A few years ago a friend and I started working on a clothing brand we called Wholegan aka Who Will Lead the People Again.
My man Zee-Lion had been strongly inspired by the music of Bob Marley and the sounds we would listen to included Burning Spear among others. Marley's chant in his song "Exodus": - HERE COMES ANOTHER BROTHER MOSES ACROSS THE SEA ...had a strong effect on black young men who were born in apartheid era townships where there had been few opportunities for well-being, for progress, for redemption from the traps of colonialism and capitalism.

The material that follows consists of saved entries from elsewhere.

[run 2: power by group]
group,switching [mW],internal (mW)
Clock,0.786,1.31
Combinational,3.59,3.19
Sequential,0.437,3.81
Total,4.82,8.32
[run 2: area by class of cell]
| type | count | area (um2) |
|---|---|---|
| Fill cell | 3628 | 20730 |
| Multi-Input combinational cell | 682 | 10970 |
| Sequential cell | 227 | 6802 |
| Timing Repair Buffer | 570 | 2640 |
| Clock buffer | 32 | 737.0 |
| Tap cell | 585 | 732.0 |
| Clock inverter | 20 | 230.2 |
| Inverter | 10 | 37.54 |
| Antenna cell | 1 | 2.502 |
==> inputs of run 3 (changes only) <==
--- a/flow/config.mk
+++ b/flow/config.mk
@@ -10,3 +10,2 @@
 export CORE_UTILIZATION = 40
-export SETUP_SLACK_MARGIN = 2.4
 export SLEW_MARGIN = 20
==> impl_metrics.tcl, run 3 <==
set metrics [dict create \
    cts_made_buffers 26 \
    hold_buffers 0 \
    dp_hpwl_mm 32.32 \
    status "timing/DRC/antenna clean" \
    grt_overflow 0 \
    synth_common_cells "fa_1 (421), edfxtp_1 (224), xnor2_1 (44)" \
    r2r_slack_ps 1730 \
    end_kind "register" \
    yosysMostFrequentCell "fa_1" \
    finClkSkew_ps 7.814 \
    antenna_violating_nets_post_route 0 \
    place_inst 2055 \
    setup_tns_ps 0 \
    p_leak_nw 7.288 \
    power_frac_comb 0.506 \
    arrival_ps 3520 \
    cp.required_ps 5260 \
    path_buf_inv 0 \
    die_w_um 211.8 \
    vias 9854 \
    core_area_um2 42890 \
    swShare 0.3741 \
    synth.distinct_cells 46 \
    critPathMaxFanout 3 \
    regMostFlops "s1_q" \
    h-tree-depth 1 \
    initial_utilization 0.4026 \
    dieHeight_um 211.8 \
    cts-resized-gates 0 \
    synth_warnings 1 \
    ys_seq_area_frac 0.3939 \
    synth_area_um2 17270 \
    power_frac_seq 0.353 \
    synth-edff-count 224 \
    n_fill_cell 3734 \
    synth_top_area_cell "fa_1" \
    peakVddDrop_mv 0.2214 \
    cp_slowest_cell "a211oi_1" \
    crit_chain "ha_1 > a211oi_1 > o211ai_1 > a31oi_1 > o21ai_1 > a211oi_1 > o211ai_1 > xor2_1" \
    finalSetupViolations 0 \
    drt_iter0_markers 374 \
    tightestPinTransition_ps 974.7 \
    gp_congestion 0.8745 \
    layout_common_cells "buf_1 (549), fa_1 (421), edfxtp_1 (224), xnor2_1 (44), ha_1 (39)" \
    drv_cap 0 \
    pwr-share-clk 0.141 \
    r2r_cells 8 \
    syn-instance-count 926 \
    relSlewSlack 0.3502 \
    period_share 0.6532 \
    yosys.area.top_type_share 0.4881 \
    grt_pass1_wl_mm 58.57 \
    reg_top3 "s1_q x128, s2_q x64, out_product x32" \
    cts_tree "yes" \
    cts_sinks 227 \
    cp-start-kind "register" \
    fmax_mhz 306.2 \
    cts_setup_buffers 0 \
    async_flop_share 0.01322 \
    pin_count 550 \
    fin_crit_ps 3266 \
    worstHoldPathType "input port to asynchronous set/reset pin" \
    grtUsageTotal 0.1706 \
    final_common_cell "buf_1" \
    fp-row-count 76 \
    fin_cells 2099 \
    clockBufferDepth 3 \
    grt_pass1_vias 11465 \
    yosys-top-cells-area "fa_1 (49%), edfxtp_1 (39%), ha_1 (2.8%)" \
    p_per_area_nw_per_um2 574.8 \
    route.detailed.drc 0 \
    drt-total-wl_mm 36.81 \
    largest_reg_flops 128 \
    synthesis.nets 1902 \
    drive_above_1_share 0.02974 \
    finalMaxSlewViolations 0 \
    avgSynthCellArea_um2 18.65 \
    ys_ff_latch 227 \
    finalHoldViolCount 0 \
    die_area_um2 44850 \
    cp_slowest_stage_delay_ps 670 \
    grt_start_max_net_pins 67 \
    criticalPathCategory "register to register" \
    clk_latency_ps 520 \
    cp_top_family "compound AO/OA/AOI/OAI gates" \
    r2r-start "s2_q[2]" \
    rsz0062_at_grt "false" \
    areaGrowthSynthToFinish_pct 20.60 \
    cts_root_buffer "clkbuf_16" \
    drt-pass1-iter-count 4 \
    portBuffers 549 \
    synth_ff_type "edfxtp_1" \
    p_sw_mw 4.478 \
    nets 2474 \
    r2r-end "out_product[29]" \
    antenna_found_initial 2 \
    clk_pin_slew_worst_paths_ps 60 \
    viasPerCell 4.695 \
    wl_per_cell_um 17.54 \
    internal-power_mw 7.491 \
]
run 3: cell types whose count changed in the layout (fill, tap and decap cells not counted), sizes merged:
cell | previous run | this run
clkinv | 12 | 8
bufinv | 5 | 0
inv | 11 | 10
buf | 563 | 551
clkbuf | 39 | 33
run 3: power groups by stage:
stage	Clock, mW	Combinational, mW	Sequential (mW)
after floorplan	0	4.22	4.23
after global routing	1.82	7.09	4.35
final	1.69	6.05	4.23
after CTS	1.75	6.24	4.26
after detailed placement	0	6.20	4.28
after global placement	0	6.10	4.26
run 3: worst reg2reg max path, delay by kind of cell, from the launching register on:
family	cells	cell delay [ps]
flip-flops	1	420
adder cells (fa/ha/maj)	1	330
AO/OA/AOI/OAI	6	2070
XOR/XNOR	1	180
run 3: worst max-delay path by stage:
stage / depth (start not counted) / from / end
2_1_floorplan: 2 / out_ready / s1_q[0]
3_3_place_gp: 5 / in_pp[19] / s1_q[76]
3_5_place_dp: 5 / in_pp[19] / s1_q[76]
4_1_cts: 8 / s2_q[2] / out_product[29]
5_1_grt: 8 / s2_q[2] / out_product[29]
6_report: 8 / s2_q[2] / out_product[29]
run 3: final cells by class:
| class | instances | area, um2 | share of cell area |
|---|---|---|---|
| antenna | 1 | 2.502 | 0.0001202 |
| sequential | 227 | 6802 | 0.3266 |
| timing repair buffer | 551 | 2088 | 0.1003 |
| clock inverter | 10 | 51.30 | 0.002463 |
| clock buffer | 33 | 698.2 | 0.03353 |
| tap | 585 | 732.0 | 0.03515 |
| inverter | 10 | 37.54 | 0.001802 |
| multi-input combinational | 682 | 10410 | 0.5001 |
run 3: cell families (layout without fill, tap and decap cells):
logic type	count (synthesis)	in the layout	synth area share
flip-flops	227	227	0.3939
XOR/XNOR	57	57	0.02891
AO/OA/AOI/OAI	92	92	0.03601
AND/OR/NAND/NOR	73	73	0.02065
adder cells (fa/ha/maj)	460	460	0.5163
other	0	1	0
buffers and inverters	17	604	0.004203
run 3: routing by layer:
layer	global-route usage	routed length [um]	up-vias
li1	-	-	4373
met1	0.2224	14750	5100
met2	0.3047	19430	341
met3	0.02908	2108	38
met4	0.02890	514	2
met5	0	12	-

And Burning Spear's "Follow Marcus Garvey" was just one of those songs that caused us to reflect on what we could possible do for ourselves without succumbing to materialistic over consumption. How could we work as black business men without being 'corrupted'by lures of greed and consumerism which we could see was ravaging some of the consciences of our former leaders.
Essentially we felt leaderless, socially and politically. It appeared as if all our leaders with any backbone were either dead or operating as managers of anti-black institutions which were not transforming our lives in any significant way ...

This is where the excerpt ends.